Prediction of sub-cavity binding preferences using an adaptive physicochemical structure representation

Affiliations

Prediction of sub-cavity binding preferences using an adaptive physicochemical structure representation

Izhar Wallach et al. Bioinformatics. .

Abstract

Motivation: The ability to predict binding profiles for an arbitrary protein can significantly improve the areas of drug discovery, lead optimization and protein function prediction. At present, there are no successful algorithms capable of predicting binding profiles for novel proteins. Existing methods typically rely on manually curated templates or entire active site comparison. Consequently, they perform best when analyzing proteins sharing significant structural similarity with known proteins (i.e. proteins resulting from divergent evolution). These methods fall short when used to characterize the binding profile of a novel active site or one for which a template is not available.
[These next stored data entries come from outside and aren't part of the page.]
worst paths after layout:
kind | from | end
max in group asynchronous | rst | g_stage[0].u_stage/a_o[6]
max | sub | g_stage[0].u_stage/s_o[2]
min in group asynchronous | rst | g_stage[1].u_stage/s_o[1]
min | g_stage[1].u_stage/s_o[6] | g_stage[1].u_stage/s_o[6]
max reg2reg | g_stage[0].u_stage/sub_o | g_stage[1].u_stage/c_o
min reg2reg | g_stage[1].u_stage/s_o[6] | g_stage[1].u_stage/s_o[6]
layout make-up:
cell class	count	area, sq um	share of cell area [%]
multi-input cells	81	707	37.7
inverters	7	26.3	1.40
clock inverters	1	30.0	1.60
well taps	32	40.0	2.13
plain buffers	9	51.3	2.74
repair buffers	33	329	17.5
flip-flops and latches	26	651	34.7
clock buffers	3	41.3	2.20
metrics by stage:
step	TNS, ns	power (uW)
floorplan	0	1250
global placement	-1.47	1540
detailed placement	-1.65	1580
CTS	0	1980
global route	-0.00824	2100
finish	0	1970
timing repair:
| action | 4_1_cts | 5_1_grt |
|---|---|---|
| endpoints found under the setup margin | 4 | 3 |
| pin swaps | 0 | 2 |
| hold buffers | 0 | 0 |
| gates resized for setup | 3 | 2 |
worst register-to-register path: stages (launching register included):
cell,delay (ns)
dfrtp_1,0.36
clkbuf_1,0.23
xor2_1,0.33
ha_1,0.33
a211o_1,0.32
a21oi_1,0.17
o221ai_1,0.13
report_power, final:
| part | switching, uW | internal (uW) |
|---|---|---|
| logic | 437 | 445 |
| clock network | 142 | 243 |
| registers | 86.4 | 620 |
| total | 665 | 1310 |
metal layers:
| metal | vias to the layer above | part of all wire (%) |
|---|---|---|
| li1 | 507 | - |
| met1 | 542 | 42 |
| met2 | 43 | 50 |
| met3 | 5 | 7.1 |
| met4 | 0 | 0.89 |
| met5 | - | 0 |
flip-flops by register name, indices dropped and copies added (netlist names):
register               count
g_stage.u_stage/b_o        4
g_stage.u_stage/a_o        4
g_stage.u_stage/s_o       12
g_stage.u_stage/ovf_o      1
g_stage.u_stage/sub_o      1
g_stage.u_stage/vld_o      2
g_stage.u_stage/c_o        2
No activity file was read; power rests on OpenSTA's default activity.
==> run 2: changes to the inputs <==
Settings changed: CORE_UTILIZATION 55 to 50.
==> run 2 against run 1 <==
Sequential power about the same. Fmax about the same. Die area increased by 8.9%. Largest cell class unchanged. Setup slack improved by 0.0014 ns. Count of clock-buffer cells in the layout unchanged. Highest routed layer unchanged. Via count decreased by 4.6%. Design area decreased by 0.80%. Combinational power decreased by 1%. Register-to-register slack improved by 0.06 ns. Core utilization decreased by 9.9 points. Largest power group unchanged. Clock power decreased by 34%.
$ cat src/rtl/uart_tx_arbiter_pkg.sv
// Shared types and helpers for the UART transmit arbiter: FSM states,
// index widths and the round-robin winner search.
package uart_arb_pkg;

  typedef enum logic [1:0] {ST_IDLE, ST_ARB, ST_PRESENT} arb_state_e;

  localparam int unsigned REQ_MAX  = 8;
  localparam int unsigned ID_W_MAX = $clog2(REQ_MAX);
  localparam int unsigned CAND_W   = ID_W_MAX + 1;

  typedef struct packed {
    logic                found;
    logic [ID_W_MAX-1:0] idx;
  } rr_pick_t;

  function automatic int unsigned id_w(input int unsigned n);
    return (n < 2) ? 1 : $clog2(n);
  endfunction

  // First valid index strictly after ptr, wrapping at n.
  function automatic rr_pick_t rr_pick(input logic [REQ_MAX-1:0]  valid,
                                       input logic [ID_W_MAX-1:0] ptr,
                                       input int unsigned         n);
    rr_pick_t          r;
    logic [CAND_W-1:0] cand;
    r = '0;
    for (int k = 1; k <= int'(REQ_MAX); k++) begin
      cand = {1'b0, ptr} + CAND_W'(k);
      if (cand >= CAND_W'(n)) cand = cand - CAND_W'(n);
      if (k <= int'(n) && !r.found && valid[cand[ID_W_MAX-1:0]]) begin
        r.found = 1'b1;
        r.idx   = cand[ID_W_MAX-1:0];
      end
    end
    return r;
  endfunction

endpackage

$ cat src/rtl/uart_tx_arbiter_if.sv
// Byte load interface between the arbiter (master) and the UART transmitter core (slave).
interface uart_tx_if;
  logic [7:0] tx_D;
  logic       tx_D_RYn;
  logic       tx_read;
  logic       tx_BUSYn;

  modport master (output tx_D, tx_D_RYn, input  tx_read, tx_BUSYn);
  modport slave  (input  tx_D, tx_D_RYn, output tx_read, tx_BUSYn);
endinterface

$ cat src/rtl/uart_tx_arbiter_sync.sv
// Two-flop synchroniser for a single asynchronous level.
module sync_2ff #(
  parameter logic RST_VAL = 1'b0
) (
  input  logic clk,
  input  logic rst_n,
  input  logic i_d,
  output logic o_q
);
  logic r_meta, r_q;

  always_ff @(posedge clk or negedge rst_n) begin
    if (!rst_n) begin
      r_meta <= RST_VAL;
      r_q    <= RST_VAL;
    end else begin
      r_meta <= i_d;
      r_q    <= r_meta;
    end
  end

  assign o_q = r_q;
endmodule
[src/rtl/usrt_tx.sv]
// usrt_tx: USRT serial transmitter, start bit, 8 data bits LSB first, optional parity, stop bit(s).
module usrt_tx #(
    parameter bit PARITY_ODD = 1'b0,
    parameter int STOP_BITS  = 1
) (
    input  logic        i_Pclk,
    input  logic        i_Presetn,
    input  logic [7:0]  i_Data,
    input  logic        i_Valid,
    output logic        o_Ready,
    input  logic        i_Parity,
    input  logic [13:0] i_Baud,
    output logic        o_Tx,
    output logic        o_Busy,
    output logic        o_Done
);
    typedef enum logic [2:0] {IDLE, START, DATA, PARITY, STOP} state_t;
    state_t      r_state, w_state_nxt;
    logic [7:0]  r_shift, w_shift_nxt;
    logic [13:0] r_period, r_bit_cnt;
    logic [14:0] r_stop_cnt, w_stop_last;
    logic [2:0]  r_bit_idx;
    logic        r_par_en, r_par_bit, r_tx, r_done;
    logic        w_accept, w_bit_end, w_stop_end, w_tx_nxt;
    assign o_Ready     = r_state == IDLE;
    assign o_Busy      = r_state != IDLE;
    assign o_Tx        = r_tx;
    assign o_Done      = r_done;
    assign w_accept    = i_Valid && o_Ready;
    assign w_bit_end   = r_bit_cnt == r_period - 14'd1;
    assign w_stop_last = (STOP_BITS == 2 ? {r_period, 1'b0} : {1'b0, r_period}) - 15'd1;
    assign w_stop_end  = r_stop_cnt == w_stop_last;
    assign w_shift_nxt = w_accept ? i_Data : (r_state == DATA && w_bit_end) ? r_shift >> 1 : r_shift;
    always_comb begin
        w_state_nxt = r_state;
        case (r_state)
            IDLE:    if (i_Valid) w_state_nxt = START;
            START:   if (w_bit_end) w_state_nxt = DATA;
            DATA:    if (w_bit_end && r_bit_idx == 3'd7) w_state_nxt = r_par_en ? PARITY : STOP;
            PARITY:  if (w_bit_end) w_state_nxt = STOP;
            STOP:    if (w_stop_end) w_state_nxt = IDLE;
            default: w_state_nxt = IDLE;
        endcase
        // o_Tx is registered, so it is driven from the state being entered
        w_tx_nxt = w_state_nxt == START  ? 1'b0 :
                   w_state_nxt == DATA   ? w_shift_nxt[0] :
                   w_state_nxt == PARITY ? r_par_bit : 1'b1;
    end
    always_ff @(posedge i_Pclk or negedge i_Presetn)
        if (!i_Presetn) r_state <= IDLE;
        else            r_state <= w_state_nxt;
    always_ff @(posedge i_Pclk or negedge i_Presetn)
        if (!i_Presetn) begin
            r_shift    <= '0;
            r_period   <= '0;
            r_bit_cnt  <= '0;
            r_stop_cnt <= '0;
            r_bit_idx  <= '0;
            r_par_en   <= 1'b0;
            r_par_bit  <= 1'b0;
            r_tx       <= 1'b1;
            r_done     <= 1'b0;
        end else begin
            r_shift <= w_shift_nxt;
            r_tx    <= w_tx_nxt;
            r_done  <= r_state == STOP && w_stop_end;
            if (w_accept) begin
                r_par_en   <= i_Parity;
                r_par_bit  <= ^i_Data ^ PARITY_ODD;
                r_period   <= i_Baud == 14'd0 ? 14'd1 : i_Baud;
                r_bit_cnt  <= '0;
                r_bit_idx  <= '0;
                r_stop_cnt <= '0;
            end else if (r_state == STOP) begin
                r_stop_cnt <= w_stop_end ? '0 : r_stop_cnt + 15'd1;
            end else if (r_state != IDLE) begin
                r_bit_cnt <= w_bit_end ? '0 : r_bit_cnt + 14'd1;
                if (r_state == DATA && w_bit_end) r_bit_idx <= r_bit_idx + 3'd1;
            end
        end
endmodule

[config.mk]
export PLATFORM = sky130hd
export DESIGN_NAME = usrt_tx
export DESIGN_NICKNAME = d
export VERILOG_FILES = /design/src/rtl/usrt_tx.sv
export SDC_FILE = /design/constraint.sdc
export NUM_CORES = 1
export LEC_CHECK = 0
export ABC_AREA = 1
export CAP_MARGIN = 20
export CELL_PAD_IN_SITES_DETAIL_PLACEMENT = 1
export CELL_PAD_IN_SITES_GLOBAL_PLACEMENT = 2
export CORE_ASPECT_RATIO = 0.75
export CORE_MARGIN = 4
export CORE_UTILIZATION = 38
export CTS_BUF_LIST = sky130_fd_sc_hd__clkbuf_4 sky130_fd_sc_hd__clkbuf_8
export DETAILED_ROUTE_END_ITERATION = 6
export PLACE_DENSITY = 0.86
export SLEW_MARGIN = 10
export SYNTH_ARGS = -nofsm -noshare
export SYNTH_HDL_FRONTEND = slang
export SYNTH_SLANG_ARGS = --single-unit
[constraint.sdc]
create_clock -name i_Pclk -period 4 [get_ports i_Pclk]
set_input_delay 0.4 -clock i_Pclk [delete_from_list [all_inputs] [get_ports i_Pclk]]
set_output_delay 0.4 -clock i_Pclk [all_outputs]
set_load 0.005 [all_outputs]
==> qor.yml <==
nNetsFinal: 591
power_density_nw_per_um2: 260
tritoncts: "yes"
ff2ff_path_depth: 15
cellLeakagePower_nw: 2.20
synth_top_area_cell: "dfrtp_1"
syn_to_final_growth_pct: 16.4
cp_slowest_cell: "dfrtp_1"
syn_area_um2: 3920
final_hold_viol_count: 0
grt_max_degree: 44
gp_congestion: 0.831
cts_setup_buffers: 0
cts.sinks: 61
vdd.ir_drop.worst_uv: 161
synthDistinctLibCells: 33
postCtsResizedCells: 0
crit_type: "flip-flop to flip-flop"
worstPathRequired_ns: 4.24
fp.dieArea_um2: 12000
clk_transition_reported_paths_ns: 0.08
critPathArrivalTime_ns: 2.93
tns_ns: 0
layout_min_cycle_time_ns: 2.69
max_slew.worst_pin.slew_ns: 0.903
postRouteAntennaNets: 0
power_mw: 1.19
cts_buffers: 9
rows: 31
relSlewSlack: 0.393
drt_iter0_markers: 192
synth-async-reset-ratio: 1.00
drt_wl_total_um: 11300
synth_most_common_cell: "nand2_1"
ctsHoldBuffers: 0
fp.dieW_um: 125
cts_buffer_depth: 2
worstSkewPairLatency_ns: 0.36
dr_total_vias: 3552
synth_area_leaders: "dfrtp_1, nand2_1, nand3_1, xor2_1, inv_1"
crit_family: "simple AND/OR/NAND/NOR gates"
dr.pass1.iters: 4
drc_errors: 0
port_buffers: 29
max_stage_delay_ns: 0.42
grtUsageTotal: 0.203
fp.dieH_um: 96.0
synth_cells: 524
rsz0062_at_grt: "no"
diodes: 0
synth.avg_cell_area_um2: 7.48
ys_seq_elements: 61
max_cap_viol_count: 0
cp.depth: 15
max_freq_mhz: 372
routedWlPerCell_um: 16.2
setup_viol: 0
hpwl_um: 8930
cp_common_cell: "nand2_1"
synth_top_flop_cell: "dfrtp_1"
endpoint_kind: "flip-flop"
worst_setup_path_start_kind: "flip-flop"
holdCritPathClass: "input port to async pin"
drive_gt1_frac: 0.119
syn_nets: 555
grt_overflow_total: 0
yosys_warnings: 0
worstPathCellList: "inv_2 > ha_1 > nand2_1 > nor2_2 > nand2_1 > nand2_1 > nand2_1 > xor2_1 > o211ai_1 > nor2_1 > nand3_1 > nand2_2 > nand2_1 > nor2_1 > inv_1"
ys_top_cells_by_count: "nand2_1, inv_1, dfrtp_1"
synth-edff-count: 0
htree_levels: 3
cp_num_buf_inv: 2
period_share: 0.672
grt_pass1_vias: 3660
cts_root_buf: "clkbuf_8"
antenna_found_initial: 0
cp_max_fo: 15
viasPerCell: 5.10
core_um2: 9850
grt_pass1_wl_um: 19100
start_util: 0.398
yosysSeqAreaShare: 0.390
maxSlewViolCount: 0
finClkSkew_ns: 0.0167
synth_top_area_frac: 0.383
status: "finished, final reports clean"
ios: 30
[per-layer routing]
metal  part of all wire  routed length [um]  GRT usage
met5                  0                   0          0
met1               0.53                6030      0.300
met4              0.016                 182     0.0641
met2               0.42                4690      0.297
met3              0.033                 375     0.0438
[power breakdown]
part           internal, mW  switching (mW)  leakage [nW]  total [mW]
registers             0.617               0         0.693       0.617
logic                0.0320          0.0271          1.40      0.0591
clock network         0.260           0.251        0.0974       0.510
total                 0.908           0.278          2.20        1.19
[sequential cells by signal, summed over array words and instances (netlist names)]
register and flops:
r_stop_cnt 15, r_par_bit 1, r_shift 8, r_par_en 1, r_period 14, r_bit_idx 3
r_state 3, o_Tx 1, o_Done 1, r_bit_cnt 14
[logic make-up (layout without fill, tap and decap cells)]
logic type,count (synthesis),count (layout),synth area share
XOR/XNOR,36,36,0.0804
AO/OA/AOI/OAI,70,70,0.106
buffers and inverters,81,122,0.0785
adder cells (fa/ha/maj),5,5,0.0160
AND/OR/NAND/NOR,271,271,0.330
flip-flops,61,61,0.390
[worst paths after layout]
path	start	to	slack, ns
setup / recovery	r_period[0]$_DFFE_PN0P_	r_state[2]$_DFF_PN0_	1.31
hold / removal	i_Presetn	r_stop_cnt[13]$_DFFE_PN0P_	0.01
min in group i_Pclk	r_bit_idx[1]$_DFFE_PN0P_	r_bit_idx[1]$_DFFE_PN0P_	0.50
setup reg to reg	r_period[0]$_DFFE_PN0P_	r_state[2]$_DFF_PN0_	1.31
max in group asynchronous	i_Presetn	r_shift[2]$_DFFE_PN0N_	3.28
hold reg to reg	r_bit_idx[1]$_DFFE_PN0P_	r_bit_idx[1]$_DFFE_PN0P_	0.50
[metrics by stage]
| step | area (um2) | std cells | hold WS, ns | worst slack (ns) | utilization |
|---|---|---|---|---|---|
| 3_3_place_gp | 4360 | 680 | 0.479 | 1.42 | 0.443 |
| 6_report | 4560 | 697 | 0.0120 | 1.31 | 0.463 |
| 5_1_grt | 4560 | 697 | 0.0386 | 0.944 | 0.463 |
| 3_5_place_dp | 4360 | 680 | 0.483 | 1.34 | 0.443 |
| 2_1_floorplan | 3920 | 524 | 0.104 | 1.88 | - |
| 4_1_cts | 4540 | 696 | 0.237 | 1.32 | 0.460 |
[placed cells by master (no fill, tap or decap), drive strengths merged, types with 7 or more instances in the layout]
cell type / instances
xnor2: 7
nand2: 146
o21ai: 27
nor3: 9
xor2: 29
nor2: 46
a21oi: 9
o22ai: 23
inv: 73
nand3: 57
clkdlybuf4s50: 28
clkbuf: 13
dfrtp: 60
[layout make-up]
class	instances	area, um2
Fill cell	1262	5290
Sequential cell	61	1530
Clock buffer	13	160
Inverter	73	274
Timing Repair Buffer	33	335
Clock inverter	3	15.0
Multi-Input combinational cell	382	2090
Tap cell	132	165
Power figures use the tool's default switching activity.
===== src/rtl/pipe_stall_ctrl.sv =====
// rtl/pipe_stall_ctrl.sv - ID-stage interlock: load-use, mul/div occupancy and memory-wait stalls (optional stall counter via PIPE_STALL_CNT_EN)
module pipe_stall_ctrl #(
    parameter int MD_CYCLES = 32,
    parameter int CW        = 8
) (
    input  logic        clk,
    input  logic        clrn,
    input  logic [4:0]  id_rs,
    input  logic [4:0]  id_rt,
    input  logic        id_use_rs,
    input  logic        id_use_rt,
    input  logic [4:0]  ex_rn,
    input  logic        ex_wreg,
    input  logic        ex_m2reg,
    input  logic        id_mdstart,
    input  logic        id_mdread,
    input  logic        mem_wait,
    output logic        wpcir,
    output logic        id_bubble,
    output logic        wpipe,
    output logic        md_busy,
    output logic        md_done
`ifdef PIPE_STALL_CNT_EN
    ,
    output logic [31:0] stall_cnt
`endif
);

    localparam logic [CW-1:0] MD_LOAD = CW'(MD_CYCLES);
    localparam logic [CW-1:0] CNT_ONE = CW'(1);

    // Remaining cycles the HI/LO unit stays occupied; zero means idle.
    logic [CW-1:0] mdcnt;

    logic rs_hit;
    logic rt_hit;
    logic lu;
    logic mdh;
    logic stall;
    logic issue;

    // Hazard detection: a load in EX feeding a source of the ID instruction,
    // or an instruction that needs the mul/div unit while it is still busy.
    always_comb begin
        rs_hit  = id_use_rs & (id_rs == ex_rn);
        rt_hit  = id_use_rt & (id_rt == ex_rn);
        lu      = ex_wreg & ex_m2reg & (ex_rn != 5'd0) & (rs_hit | rt_hit);
        md_busy = (mdcnt != '0);
        mdh     = md_busy & (id_mdstart | id_mdread);
        stall   = lu | mdh;
        issue   = id_mdstart & ~stall & ~mem_wait;
    end

    // Enable generation: a memory wait freezes everything (no bubble),
    // otherwise a stall holds PC/IF-ID and injects one bubble into ID/EX.
    always_comb begin
        wpcir     = 1'b1;
        wpipe     = 1'b1;
        id_bubble = 1'b0;
        if (mem_wait) begin
            wpcir     = 1'b0;
            wpipe     = 1'b0;
        end else if (stall) begin
            wpcir     = 1'b0;
            id_bubble = 1'b1;
        end
    end

    // Occupancy countdown; keeps running through memory waits since the
    // mul/div unit is independent of the pipeline enables.
    always_ff @(posedge clk) begin
        if (!clrn) begin
            mdcnt   <= '0;
            md_done <= 1'b0;
        end else begin
            if (issue) begin
                mdcnt <= MD_LOAD;
            end else if (mdcnt != '0) begin
                mdcnt <= mdcnt - CNT_ONE;
            end
            // An issue can only happen with mdcnt==0, so the 1->0 step is
            // never masked by a reload.
            md_done <= (mdcnt == CNT_ONE);
        end
    end

`ifdef PIPE_STALL_CNT_EN
    // Counts every cycle the front end did not advance (stall or freeze).
    always_ff @(posedge clk) begin
        if (!clrn) begin
            stall_cnt <= 32'd0;
        end else if (stall | mem_wait) begin
            stall_cnt <= stall_cnt + 32'd1;
        end
    end
`endif

endmodule


===== config.mk =====
export PLATFORM = sky130hd
export DESIGN_NAME = pipe_stall_ctrl
export DESIGN_NICKNAME = d
export VERILOG_FILES = /design/src/rtl/pipe_stall_ctrl.sv
export SDC_FILE = /design/constraint.sdc
export NUM_CORES = 1
export LEC_CHECK = 0
export CAP_MARGIN = 20
export CORE_MARGIN = 2
export CORE_UTILIZATION = 44
export DETAILED_ROUTE_END_ITERATION = 16
export PLACE_DENSITY = 0.82
export SYNTH_ARGS = -nofsm -noshare
export SYNTH_HDL_FRONTEND = slang
export SYNTH_SLANG_ARGS = --single-unit

===== constraint.sdc =====
create_clock -name clk -period 4.8 [get_ports clk]
set_input_delay 0.48 -clock clk [delete_from_list [all_inputs] [get_ports clk]]
set_output_delay 0.48 -clock clk [all_outputs]
set_load 0.05 [all_outputs]

==> out/metrics.cfg <==
[outcome]
status=finished clean

[synth]
synthTopCellsByArea=dfxtp_1, xnor2_1, ha_1, nand4_1, o21ai_0
synth_top_family_by_area=simple AND/OR/NAND/NOR gates
synth.distinct_cells=32
synthMostInstantiatedCell=xnor2_1
synth_async_sr_flop_share_pct=0
synthFlopType=dfxtp_1
yosys.area_share.simple_pct=30.02
syn-num-nets=111
syn_area_um2=691.9
netlist_top_cells_count=xnor2_1, dfxtp_1, nand2_1
yosys_warnings=0
synth_largest_area_cell=dfxtp_1
synthAdderAreaFrac_pct=5.425
synth_cells=84
yosysSeqAreaShare_pct=26.04
synthDominantCellAreaShare_pct=26.04
synth.avg_cell_area_um2=8.237
synth_compound_gate_area_share_pct=18.26
synth-edff-count=0
synth_mux_area_share_pct=2.893
yosys.area_share.xor_xnor_pct=15.19
yosys_register_bits=9

[critical_path]
start_kind=flop
r2r_end=mdcnt[0]
critPathKind=flop to output pin
critPathArrivalTime_ns=3.07
cp-end-kind=output pin
critical_path.slowest_cell=clkdlybuf4s50_1
required_ns=4.32
rr_worst_depth=6
rrSetupSlack_ns=2.71
r2r-start=mdcnt[0]
startpoint=mdcnt[0]
max_stage_delay_ns=0.85
endpoint=wpcir
worstPathMaxFanout=5
worstPathCellList=inv_1, ha_1, nor4b_1, nand2_1, a221oi_1, clkdlybuf4s50_1

[worst_hold_path]
min_path_type=flop to flop
whs_path_depth=1
hp-start=mdcnt[7]

[grt]
grt_pass1_vias=689
antenna_found_initial=0
grtUsageMet2_pct=32.06
grt.met3_usage_pct=4.583
gr-total-overflow=0
globalRouteMet1Util_pct=23.16
grt_pass1_wl_um=2801
grt_max_degree=14
grt-busiest-layer=met2
gr-usage-all-layers_pct=20.03

[routing]
firstDrtPassIters=4
antenna_left=0
drt_iter0_drc=18
wire_per_inst_um=13.30
wl_um=1742
viasPerCell=5.870
drcViolationCount=0
vias=769

[power_and_ir_drop]
power_leakage_nw=0.3755
design_power_total_w=0.0005076
irDropWorstVdd_mv=0.2806
p_per_area_mw_per_mm2=500.3

[timing]
timing.setup.tns_ns=0
period_share_pct=73.86
worst_pin_slew_ns=0.7325
hold_viol=0
rsz0062_at_grt=no
final.setup_skew_ns=0.004863
finalMaxSlewViolations=0
fmax_ghz=0.2821
fin_crit_ns=3.545
setup_viol=0
relSlewSlack_pct=50.48

[layout]
final_nets=143
antenna-diode-count=0
syn_to_final_growth_pct=46.65
layout-drive-gt1-share_pct=5.217
fin_util_pct=68.15

[floorplan]
row_count=14
dieHeight_um=43.66
die_w_um=43.66
dieArea_mm2=0.001906
initial_utilization_pct=46.47
io_pins=29
core_area_mm2=0.001489

[job]
drv_cap=0

[placement]
portBuffers=28
gp_congestion=0.7824
dpl.hpwl_um=1410

[clock_tree]
clkSinkCount=9
cts_tree=done
postCtsSetupBuffers=0
cts_resized=0
cts_hold_buffers=0
worstSkewPairLatency_ns=0.27
cts-root-buf=clkbuf_4
cts_buffer_depth=2
cts_buffers=3
htreeDepth=1
clk_pin_slew_worst_paths_ns=0.06

## flip-flops by register name (all words and copies together) (netlist names)
name     cells
mdcnt        8
md_done      1
## worst max-delay path: cells and delay by family (launching register included)
family / cells / cell delay, ns
AOI/OAI and AO/OA: 1 / 0.35
adders and majority gates: 1 / 0.18
buffers and inverters: 2 / 1.02
DFF: 1 / 0.35
and+or+nand+nor: 2 / 0.90
## report_power, final
group	internal [W]	switching, W
logic	0.000134	0.000181
clock network	0.0000321	0.0000279
registers	0.000102	0.0000304
## metal layers
layer | vias up | share of wire (%) | routed length, um
met3 | 4 | 5.3 | 92
met4 | 0 | 2.9 | 50
met1 | 353 | 43 | 753
li1 | 381 | - | -
met5 | - | 0 | 0
met2 | 31 | 49 | 846
## worst min-delay path by stage
stage                     slack (ns)      end
after global routing            0.54  md_done
after detailed placement        0.50  md_done
after floorplan                 0.46  md_done
after CTS                       0.51  md_done
after global placement          0.50  md_done
final                           0.51  md_done
## cell type report
cell class,count,area (um^2)
multi-input combinational,71,496.7
fill,116,474.2
timing repair buffer,28,280.3
sequential,9,180.2
clock buffer,4,26.28
tap,16,20.02
inverter,3,11.26
## kinds of logic (layout without fill, tap and decap cells)
family,count (synthesis),in the layout
buffers and inverters,4,35
adder cells (fa/ha/maj),3,3
multiplexers,2,2
AND/OR/NAND/NOR,37,37
AO/OA/AOI/OAI,17,17
flip-flops,9,9
XOR/XNOR,12,12
## cells in the final DEF (no fill, tap or decap), types with 5 or more instances in the layout
cell,netlist,final
clkdlybuf4s50_1,0,28
dfxtp_1,9,9
nand2_1,8,8
nand4_1,5,5
nor2_1,5,5
o21ai_0,6,6
xnor2_1,11,11
## stage by stage
stage | setup slack (ns) | std cells | hold WS (ns) | area [um^2]
6_report | 1.255 | 131 | 0.5130 | 1015
5_1_grt | 1.043 | 131 | 0.5437 | 1015
4_1_cts | 1.248 | 131 | 0.5070 | 1015
3_5_place_dp | 1.430 | 127 | 0.4982 | 988.4
3_3_place_gp | 1.485 | 127 | 0.4956 | 988.4
2_1_floorplan | 1.337 | 84 | 0.4642 | 691.9
No activity file was read; power rests on OpenSTA's default activity.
In contrast to previous approaches, our method characterizes the binding preferences of sub-cavities within the active site by exploiting a large set of known protein-ligand complexes. The uniqueness of our approach lies not only in the consideration of sub-cavities, but also in the more complete structural representation of these sub-cavities, their parametrization and the method by which they are compared. By only requiring local structural similarity, we are able to leverage previously unused structural information and perform binding inference for proteins that do not share significant structural similarity with known systems.

Results: Our algorithm demonstrates the ability to accurately cluster similar sub-cavities and to predict binding patterns across a diverse set of protein-ligand complexes. When applied to two high-profile drug targets, our algorithm successfully generates a binding profile that is consistent with known inhibitors. The results suggest that our algorithm should be useful in structure-based drug discovery and lead optimization.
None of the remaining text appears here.